> _Assigned task_: Range to output from the entries below: the line containing "module sap_audio_port import" through the line containing "if (SYS_CLK_KHZ /". Set it down exactly, ends included, nothing else.

::: Information shown :::

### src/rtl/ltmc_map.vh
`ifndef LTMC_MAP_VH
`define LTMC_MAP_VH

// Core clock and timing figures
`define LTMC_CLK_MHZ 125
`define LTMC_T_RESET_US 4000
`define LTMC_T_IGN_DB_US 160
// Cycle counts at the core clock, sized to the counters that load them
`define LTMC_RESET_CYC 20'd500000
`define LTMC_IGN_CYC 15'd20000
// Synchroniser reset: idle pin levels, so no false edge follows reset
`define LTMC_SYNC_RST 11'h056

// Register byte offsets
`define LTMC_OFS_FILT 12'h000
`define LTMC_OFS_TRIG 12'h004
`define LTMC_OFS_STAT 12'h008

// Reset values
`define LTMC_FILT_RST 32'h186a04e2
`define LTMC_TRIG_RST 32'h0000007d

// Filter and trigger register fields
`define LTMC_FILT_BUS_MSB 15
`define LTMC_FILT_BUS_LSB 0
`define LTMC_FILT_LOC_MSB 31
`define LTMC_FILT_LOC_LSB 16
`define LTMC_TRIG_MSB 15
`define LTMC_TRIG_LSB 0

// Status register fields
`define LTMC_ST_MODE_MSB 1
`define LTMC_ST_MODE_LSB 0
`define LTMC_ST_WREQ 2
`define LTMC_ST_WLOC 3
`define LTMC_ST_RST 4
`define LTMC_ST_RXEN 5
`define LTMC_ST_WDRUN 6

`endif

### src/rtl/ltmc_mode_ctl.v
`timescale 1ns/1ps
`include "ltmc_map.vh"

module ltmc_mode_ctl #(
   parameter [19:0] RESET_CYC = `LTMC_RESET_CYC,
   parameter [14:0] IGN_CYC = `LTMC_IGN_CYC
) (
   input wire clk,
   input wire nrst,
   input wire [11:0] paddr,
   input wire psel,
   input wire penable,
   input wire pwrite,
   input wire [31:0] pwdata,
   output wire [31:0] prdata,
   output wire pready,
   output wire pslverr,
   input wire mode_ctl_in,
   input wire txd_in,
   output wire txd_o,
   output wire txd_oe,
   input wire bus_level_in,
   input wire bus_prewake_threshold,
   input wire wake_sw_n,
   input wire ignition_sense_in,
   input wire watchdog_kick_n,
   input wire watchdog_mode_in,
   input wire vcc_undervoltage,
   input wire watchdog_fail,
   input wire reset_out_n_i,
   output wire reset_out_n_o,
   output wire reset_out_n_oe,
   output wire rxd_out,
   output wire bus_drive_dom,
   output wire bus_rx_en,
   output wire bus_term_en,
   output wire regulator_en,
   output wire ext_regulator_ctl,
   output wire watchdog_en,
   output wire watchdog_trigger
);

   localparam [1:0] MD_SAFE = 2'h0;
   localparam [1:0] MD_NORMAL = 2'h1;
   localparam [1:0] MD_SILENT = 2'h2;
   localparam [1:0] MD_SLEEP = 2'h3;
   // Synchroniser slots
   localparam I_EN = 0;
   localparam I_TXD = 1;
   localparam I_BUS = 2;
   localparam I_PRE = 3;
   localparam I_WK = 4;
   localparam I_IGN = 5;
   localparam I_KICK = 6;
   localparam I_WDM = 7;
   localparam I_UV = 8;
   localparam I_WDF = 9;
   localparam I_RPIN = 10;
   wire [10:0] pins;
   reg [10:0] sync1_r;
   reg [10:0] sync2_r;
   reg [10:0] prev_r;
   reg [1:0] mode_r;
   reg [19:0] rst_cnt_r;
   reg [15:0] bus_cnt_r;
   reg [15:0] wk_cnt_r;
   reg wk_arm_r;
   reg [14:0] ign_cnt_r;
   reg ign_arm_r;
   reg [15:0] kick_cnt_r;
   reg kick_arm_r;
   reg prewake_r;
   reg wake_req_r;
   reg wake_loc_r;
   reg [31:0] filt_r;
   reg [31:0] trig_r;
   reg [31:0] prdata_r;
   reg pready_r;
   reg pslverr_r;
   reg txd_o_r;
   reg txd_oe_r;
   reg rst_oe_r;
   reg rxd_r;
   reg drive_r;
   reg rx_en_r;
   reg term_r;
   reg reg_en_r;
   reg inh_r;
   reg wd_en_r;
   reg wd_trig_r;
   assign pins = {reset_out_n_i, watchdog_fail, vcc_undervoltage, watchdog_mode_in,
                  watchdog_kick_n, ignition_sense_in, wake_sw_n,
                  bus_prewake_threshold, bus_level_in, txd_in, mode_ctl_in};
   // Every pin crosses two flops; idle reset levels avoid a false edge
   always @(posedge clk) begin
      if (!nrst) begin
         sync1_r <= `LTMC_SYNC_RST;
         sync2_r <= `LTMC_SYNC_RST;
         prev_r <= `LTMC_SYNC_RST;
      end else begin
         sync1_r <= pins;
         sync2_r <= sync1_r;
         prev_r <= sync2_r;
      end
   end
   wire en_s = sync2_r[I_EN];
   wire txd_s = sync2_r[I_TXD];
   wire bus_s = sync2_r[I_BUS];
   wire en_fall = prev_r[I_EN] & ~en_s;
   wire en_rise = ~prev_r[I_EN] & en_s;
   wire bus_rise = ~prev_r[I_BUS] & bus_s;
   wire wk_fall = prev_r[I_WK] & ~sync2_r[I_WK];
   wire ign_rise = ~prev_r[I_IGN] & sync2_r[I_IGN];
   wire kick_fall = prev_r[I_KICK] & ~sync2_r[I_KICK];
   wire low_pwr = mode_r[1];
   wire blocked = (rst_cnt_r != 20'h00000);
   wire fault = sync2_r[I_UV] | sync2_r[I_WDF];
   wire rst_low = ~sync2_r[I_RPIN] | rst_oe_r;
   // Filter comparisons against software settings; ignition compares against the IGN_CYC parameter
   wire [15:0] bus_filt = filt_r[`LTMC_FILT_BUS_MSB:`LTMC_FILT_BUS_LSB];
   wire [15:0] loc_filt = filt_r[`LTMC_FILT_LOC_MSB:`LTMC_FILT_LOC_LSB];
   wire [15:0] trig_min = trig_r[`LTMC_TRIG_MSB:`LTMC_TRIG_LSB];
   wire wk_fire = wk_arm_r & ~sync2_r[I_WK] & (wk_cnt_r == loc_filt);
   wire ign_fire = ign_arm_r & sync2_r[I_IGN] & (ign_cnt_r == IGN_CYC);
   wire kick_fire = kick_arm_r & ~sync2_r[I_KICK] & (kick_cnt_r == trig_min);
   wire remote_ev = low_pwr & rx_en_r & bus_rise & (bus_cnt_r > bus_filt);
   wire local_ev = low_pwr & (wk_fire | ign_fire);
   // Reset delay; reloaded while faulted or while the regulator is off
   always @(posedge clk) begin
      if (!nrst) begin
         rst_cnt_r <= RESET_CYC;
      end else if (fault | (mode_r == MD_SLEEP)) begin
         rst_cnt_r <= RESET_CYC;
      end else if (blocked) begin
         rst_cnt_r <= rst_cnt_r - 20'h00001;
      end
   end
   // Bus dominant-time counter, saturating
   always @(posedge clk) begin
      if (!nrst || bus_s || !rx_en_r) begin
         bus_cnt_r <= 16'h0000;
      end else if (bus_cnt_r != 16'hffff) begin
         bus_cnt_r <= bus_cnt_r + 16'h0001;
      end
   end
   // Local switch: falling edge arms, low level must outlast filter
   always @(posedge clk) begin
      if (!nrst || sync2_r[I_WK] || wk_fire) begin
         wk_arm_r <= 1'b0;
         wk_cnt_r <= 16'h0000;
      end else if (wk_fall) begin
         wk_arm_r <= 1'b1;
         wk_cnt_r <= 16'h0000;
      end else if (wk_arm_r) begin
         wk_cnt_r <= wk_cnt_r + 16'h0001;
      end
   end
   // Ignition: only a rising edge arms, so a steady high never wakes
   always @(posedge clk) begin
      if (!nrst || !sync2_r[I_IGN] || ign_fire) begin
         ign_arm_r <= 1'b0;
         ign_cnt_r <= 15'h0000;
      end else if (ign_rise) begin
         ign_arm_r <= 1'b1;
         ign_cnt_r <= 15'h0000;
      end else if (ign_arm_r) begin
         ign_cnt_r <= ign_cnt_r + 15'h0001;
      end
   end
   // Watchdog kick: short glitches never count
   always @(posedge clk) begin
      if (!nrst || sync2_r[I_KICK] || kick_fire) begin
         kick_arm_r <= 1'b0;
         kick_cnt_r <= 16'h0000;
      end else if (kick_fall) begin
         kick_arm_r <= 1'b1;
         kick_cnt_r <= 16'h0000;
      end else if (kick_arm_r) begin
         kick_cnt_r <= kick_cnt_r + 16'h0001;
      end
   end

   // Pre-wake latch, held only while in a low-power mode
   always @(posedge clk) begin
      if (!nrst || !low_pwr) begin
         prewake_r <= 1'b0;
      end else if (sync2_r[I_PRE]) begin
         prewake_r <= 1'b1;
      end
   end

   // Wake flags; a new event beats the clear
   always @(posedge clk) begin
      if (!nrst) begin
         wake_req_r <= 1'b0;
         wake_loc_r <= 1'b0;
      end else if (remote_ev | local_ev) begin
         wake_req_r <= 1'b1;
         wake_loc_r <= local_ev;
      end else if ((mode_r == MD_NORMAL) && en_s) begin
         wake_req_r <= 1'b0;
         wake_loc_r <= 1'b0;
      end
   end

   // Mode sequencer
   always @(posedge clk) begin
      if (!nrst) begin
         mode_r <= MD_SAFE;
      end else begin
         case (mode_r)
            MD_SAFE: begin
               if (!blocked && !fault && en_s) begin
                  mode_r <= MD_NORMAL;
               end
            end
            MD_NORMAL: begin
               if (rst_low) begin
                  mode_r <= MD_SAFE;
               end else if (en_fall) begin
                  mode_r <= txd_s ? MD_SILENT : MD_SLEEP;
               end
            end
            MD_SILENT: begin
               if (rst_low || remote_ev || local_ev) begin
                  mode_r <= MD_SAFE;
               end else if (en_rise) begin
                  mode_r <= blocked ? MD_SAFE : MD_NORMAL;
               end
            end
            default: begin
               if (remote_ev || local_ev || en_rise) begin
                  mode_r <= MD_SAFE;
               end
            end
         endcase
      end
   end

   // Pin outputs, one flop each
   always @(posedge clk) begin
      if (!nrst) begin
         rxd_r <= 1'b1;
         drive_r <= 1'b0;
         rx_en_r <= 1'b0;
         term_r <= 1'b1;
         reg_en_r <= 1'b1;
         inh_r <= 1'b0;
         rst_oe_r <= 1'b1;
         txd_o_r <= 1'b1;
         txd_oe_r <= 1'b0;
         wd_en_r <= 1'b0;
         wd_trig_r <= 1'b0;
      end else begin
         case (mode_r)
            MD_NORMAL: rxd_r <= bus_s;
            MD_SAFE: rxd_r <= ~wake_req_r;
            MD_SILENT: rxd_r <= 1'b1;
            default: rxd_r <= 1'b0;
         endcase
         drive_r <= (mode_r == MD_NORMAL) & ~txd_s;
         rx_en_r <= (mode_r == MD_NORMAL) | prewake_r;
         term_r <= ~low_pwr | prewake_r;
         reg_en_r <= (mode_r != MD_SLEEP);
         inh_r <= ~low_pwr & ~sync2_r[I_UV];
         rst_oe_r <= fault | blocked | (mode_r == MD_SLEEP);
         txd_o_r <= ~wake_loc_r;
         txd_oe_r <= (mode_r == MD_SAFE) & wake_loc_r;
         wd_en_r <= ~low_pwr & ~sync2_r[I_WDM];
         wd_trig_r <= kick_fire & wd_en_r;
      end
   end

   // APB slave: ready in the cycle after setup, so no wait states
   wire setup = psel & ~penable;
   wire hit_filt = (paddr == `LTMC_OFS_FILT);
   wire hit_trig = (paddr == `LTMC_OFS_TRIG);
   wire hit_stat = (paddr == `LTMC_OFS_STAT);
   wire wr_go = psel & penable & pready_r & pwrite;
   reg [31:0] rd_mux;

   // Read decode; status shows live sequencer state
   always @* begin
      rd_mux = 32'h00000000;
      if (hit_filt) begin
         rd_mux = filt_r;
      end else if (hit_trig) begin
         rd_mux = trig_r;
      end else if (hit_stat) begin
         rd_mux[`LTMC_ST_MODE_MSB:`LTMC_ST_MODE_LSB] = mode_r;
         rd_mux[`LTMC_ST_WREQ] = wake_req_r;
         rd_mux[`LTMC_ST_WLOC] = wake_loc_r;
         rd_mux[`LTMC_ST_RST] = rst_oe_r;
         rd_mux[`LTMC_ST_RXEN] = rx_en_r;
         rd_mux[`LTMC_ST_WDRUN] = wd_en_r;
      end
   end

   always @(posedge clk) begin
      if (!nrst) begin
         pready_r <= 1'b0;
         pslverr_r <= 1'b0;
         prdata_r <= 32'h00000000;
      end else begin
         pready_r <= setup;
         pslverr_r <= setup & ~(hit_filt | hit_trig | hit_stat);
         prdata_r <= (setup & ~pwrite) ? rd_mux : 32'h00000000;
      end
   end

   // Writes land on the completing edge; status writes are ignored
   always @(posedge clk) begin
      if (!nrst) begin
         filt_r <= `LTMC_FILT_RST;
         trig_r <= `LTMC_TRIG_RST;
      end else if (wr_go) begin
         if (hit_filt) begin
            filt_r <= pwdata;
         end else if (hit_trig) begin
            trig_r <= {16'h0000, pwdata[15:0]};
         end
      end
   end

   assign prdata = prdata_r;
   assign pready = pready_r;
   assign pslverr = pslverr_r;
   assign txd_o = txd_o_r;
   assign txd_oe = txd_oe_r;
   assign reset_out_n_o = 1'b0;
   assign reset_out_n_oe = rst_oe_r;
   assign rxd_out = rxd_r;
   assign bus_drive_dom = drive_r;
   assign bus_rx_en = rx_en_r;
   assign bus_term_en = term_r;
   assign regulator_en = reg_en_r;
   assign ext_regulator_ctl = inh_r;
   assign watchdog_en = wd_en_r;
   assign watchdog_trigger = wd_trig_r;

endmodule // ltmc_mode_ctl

:::
::: Information shown :::

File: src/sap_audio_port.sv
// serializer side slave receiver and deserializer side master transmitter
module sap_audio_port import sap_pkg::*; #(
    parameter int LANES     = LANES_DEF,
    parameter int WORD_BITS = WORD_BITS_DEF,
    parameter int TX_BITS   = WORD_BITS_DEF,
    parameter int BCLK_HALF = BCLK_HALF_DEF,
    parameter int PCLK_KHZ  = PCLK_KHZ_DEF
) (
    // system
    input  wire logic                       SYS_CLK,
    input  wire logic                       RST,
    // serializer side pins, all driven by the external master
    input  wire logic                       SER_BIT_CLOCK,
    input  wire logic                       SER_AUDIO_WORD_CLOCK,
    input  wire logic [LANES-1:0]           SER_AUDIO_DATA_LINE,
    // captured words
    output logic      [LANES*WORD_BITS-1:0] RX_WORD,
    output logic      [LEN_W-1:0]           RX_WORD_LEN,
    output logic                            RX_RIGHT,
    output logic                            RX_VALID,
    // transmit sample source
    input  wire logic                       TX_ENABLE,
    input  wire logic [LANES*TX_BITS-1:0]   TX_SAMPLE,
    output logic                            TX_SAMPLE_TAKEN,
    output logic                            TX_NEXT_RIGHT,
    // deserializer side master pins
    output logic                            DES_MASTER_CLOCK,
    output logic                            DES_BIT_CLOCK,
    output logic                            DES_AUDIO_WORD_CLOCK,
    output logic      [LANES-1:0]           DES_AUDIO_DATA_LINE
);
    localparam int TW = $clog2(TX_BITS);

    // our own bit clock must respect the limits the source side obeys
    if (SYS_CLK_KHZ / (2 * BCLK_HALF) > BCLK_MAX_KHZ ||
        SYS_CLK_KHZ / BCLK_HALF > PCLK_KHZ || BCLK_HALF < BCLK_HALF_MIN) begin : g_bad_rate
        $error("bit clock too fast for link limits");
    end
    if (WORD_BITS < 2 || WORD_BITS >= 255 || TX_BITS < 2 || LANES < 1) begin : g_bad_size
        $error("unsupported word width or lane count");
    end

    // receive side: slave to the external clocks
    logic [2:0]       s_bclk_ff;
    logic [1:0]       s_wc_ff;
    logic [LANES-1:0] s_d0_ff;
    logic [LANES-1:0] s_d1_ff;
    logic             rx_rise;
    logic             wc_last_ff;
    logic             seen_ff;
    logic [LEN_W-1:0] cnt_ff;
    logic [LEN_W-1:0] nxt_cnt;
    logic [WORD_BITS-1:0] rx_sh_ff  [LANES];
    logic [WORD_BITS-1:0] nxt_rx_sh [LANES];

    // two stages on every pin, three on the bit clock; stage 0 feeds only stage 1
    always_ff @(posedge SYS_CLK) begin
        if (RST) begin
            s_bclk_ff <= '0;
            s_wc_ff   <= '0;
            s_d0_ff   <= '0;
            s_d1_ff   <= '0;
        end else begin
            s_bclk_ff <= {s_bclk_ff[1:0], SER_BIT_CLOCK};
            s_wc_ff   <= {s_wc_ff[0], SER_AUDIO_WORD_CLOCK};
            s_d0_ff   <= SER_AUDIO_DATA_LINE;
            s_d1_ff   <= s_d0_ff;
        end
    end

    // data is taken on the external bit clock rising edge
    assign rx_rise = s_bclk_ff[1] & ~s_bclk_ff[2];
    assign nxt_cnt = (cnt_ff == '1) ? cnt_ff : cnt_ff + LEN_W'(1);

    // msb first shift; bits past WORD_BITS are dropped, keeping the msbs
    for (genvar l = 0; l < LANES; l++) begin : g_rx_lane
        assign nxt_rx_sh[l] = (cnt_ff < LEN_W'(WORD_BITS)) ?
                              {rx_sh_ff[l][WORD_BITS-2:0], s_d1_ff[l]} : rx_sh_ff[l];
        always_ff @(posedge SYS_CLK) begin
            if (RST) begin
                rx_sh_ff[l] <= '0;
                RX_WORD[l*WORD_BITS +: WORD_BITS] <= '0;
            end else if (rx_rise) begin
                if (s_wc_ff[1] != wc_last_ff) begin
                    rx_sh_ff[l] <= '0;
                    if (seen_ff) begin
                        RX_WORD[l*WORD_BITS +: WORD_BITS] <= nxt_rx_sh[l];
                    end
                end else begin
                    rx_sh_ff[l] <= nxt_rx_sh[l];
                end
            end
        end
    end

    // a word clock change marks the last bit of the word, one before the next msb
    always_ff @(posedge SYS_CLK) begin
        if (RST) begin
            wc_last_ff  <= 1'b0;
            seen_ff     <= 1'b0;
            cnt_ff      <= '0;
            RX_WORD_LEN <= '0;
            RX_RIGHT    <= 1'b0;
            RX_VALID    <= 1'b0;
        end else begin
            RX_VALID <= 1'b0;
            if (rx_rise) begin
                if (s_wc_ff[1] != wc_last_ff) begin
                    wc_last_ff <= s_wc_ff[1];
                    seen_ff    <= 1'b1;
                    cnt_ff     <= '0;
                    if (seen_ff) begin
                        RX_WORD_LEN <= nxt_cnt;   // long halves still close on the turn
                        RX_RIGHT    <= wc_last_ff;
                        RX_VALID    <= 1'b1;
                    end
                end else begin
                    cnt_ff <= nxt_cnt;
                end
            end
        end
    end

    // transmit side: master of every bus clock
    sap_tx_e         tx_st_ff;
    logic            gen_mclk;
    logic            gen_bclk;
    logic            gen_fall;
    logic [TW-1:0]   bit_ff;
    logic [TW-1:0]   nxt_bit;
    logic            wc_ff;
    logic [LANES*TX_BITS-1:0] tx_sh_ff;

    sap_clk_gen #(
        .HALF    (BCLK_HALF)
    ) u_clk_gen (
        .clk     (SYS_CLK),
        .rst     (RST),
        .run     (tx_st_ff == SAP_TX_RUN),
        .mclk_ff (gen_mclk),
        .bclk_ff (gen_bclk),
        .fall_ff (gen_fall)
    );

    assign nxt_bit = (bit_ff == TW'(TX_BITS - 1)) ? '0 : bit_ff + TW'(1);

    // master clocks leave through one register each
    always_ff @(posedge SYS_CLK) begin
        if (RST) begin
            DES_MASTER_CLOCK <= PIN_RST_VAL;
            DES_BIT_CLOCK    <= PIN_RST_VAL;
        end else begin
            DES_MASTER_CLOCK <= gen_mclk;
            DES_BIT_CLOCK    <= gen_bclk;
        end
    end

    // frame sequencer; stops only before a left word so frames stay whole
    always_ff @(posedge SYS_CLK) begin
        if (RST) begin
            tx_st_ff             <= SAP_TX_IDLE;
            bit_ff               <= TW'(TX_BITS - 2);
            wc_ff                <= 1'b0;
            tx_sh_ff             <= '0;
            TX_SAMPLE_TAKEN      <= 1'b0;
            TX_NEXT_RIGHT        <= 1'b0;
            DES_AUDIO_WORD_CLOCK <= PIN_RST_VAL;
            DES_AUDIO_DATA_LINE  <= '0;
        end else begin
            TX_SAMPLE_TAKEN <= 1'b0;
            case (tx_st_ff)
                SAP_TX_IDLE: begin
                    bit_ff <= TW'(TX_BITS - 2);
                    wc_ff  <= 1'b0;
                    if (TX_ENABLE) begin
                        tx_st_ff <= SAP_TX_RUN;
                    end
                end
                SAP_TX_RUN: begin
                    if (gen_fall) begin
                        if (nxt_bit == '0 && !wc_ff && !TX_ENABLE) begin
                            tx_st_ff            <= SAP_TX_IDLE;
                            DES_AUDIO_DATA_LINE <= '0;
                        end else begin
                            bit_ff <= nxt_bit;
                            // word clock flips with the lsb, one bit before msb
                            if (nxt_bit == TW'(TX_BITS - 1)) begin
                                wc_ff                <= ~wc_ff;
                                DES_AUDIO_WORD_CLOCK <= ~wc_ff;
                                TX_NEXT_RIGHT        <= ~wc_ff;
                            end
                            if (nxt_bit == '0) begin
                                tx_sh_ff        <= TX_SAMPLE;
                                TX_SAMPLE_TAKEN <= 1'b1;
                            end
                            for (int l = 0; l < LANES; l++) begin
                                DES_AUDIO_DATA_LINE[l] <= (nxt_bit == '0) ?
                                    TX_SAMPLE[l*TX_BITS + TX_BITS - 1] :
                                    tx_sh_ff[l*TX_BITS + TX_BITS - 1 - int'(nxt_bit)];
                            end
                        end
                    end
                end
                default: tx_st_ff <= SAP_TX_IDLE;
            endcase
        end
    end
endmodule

:::
::: Information shown :::

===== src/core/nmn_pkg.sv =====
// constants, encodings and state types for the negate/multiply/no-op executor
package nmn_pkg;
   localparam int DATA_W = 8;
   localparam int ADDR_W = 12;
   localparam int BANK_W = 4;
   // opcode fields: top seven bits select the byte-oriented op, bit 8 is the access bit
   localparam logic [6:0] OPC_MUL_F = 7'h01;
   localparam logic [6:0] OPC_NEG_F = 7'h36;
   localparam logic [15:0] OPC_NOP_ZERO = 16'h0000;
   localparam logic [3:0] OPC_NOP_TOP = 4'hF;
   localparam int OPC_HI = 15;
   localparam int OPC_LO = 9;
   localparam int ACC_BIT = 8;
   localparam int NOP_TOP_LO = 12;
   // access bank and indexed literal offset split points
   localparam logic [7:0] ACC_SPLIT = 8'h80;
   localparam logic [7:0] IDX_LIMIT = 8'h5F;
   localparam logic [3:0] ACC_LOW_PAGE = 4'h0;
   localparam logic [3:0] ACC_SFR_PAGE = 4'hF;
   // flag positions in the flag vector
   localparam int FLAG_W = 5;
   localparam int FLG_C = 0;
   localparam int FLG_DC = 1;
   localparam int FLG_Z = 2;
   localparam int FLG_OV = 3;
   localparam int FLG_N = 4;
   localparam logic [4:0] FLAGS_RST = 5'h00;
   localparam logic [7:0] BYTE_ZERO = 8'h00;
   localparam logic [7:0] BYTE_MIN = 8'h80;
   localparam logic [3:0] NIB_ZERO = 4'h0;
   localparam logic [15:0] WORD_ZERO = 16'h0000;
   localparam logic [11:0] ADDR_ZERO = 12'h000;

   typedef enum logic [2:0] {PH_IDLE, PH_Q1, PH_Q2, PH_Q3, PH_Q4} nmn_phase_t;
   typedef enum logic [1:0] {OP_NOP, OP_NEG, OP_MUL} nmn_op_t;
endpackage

:::

> _Reply to the task_:
module sap_audio_port import sap_pkg::*; #(
    parameter int LANES     = LANES_DEF,
    parameter int WORD_BITS = WORD_BITS_DEF,
    parameter int TX_BITS   = WORD_BITS_DEF,
    parameter int BCLK_HALF = BCLK_HALF_DEF,
    parameter int PCLK_KHZ  = PCLK_KHZ_DEF
) (
    // system
    input  wire logic                       SYS_CLK,
    input  wire logic                       RST,
    // serializer side pins, all driven by the external master
    input  wire logic                       SER_BIT_CLOCK,
    input  wire logic                       SER_AUDIO_WORD_CLOCK,
    input  wire logic [LANES-1:0]           SER_AUDIO_DATA_LINE,
    // captured words
    output logic      [LANES*WORD_BITS-1:0] RX_WORD,
    output logic      [LEN_W-1:0]           RX_WORD_LEN,
    output logic                            RX_RIGHT,
    output logic                            RX_VALID,
    // transmit sample source
    input  wire logic                       TX_ENABLE,
    input  wire logic [LANES*TX_BITS-1:0]   TX_SAMPLE,
    output logic                            TX_SAMPLE_TAKEN,
    output logic                            TX_NEXT_RIGHT,
    // deserializer side master pins
    output logic                            DES_MASTER_CLOCK,
    output logic                            DES_BIT_CLOCK,
    output logic                            DES_AUDIO_WORD_CLOCK,
    output logic      [LANES-1:0]           DES_AUDIO_DATA_LINE
);
    localparam int TW = $clog2(TX_BITS);

    // our own bit clock must respect the limits the source side obeys
    if (SYS_CLK_KHZ / (2 * BCLK_HALF) > BCLK_MAX_KHZ ||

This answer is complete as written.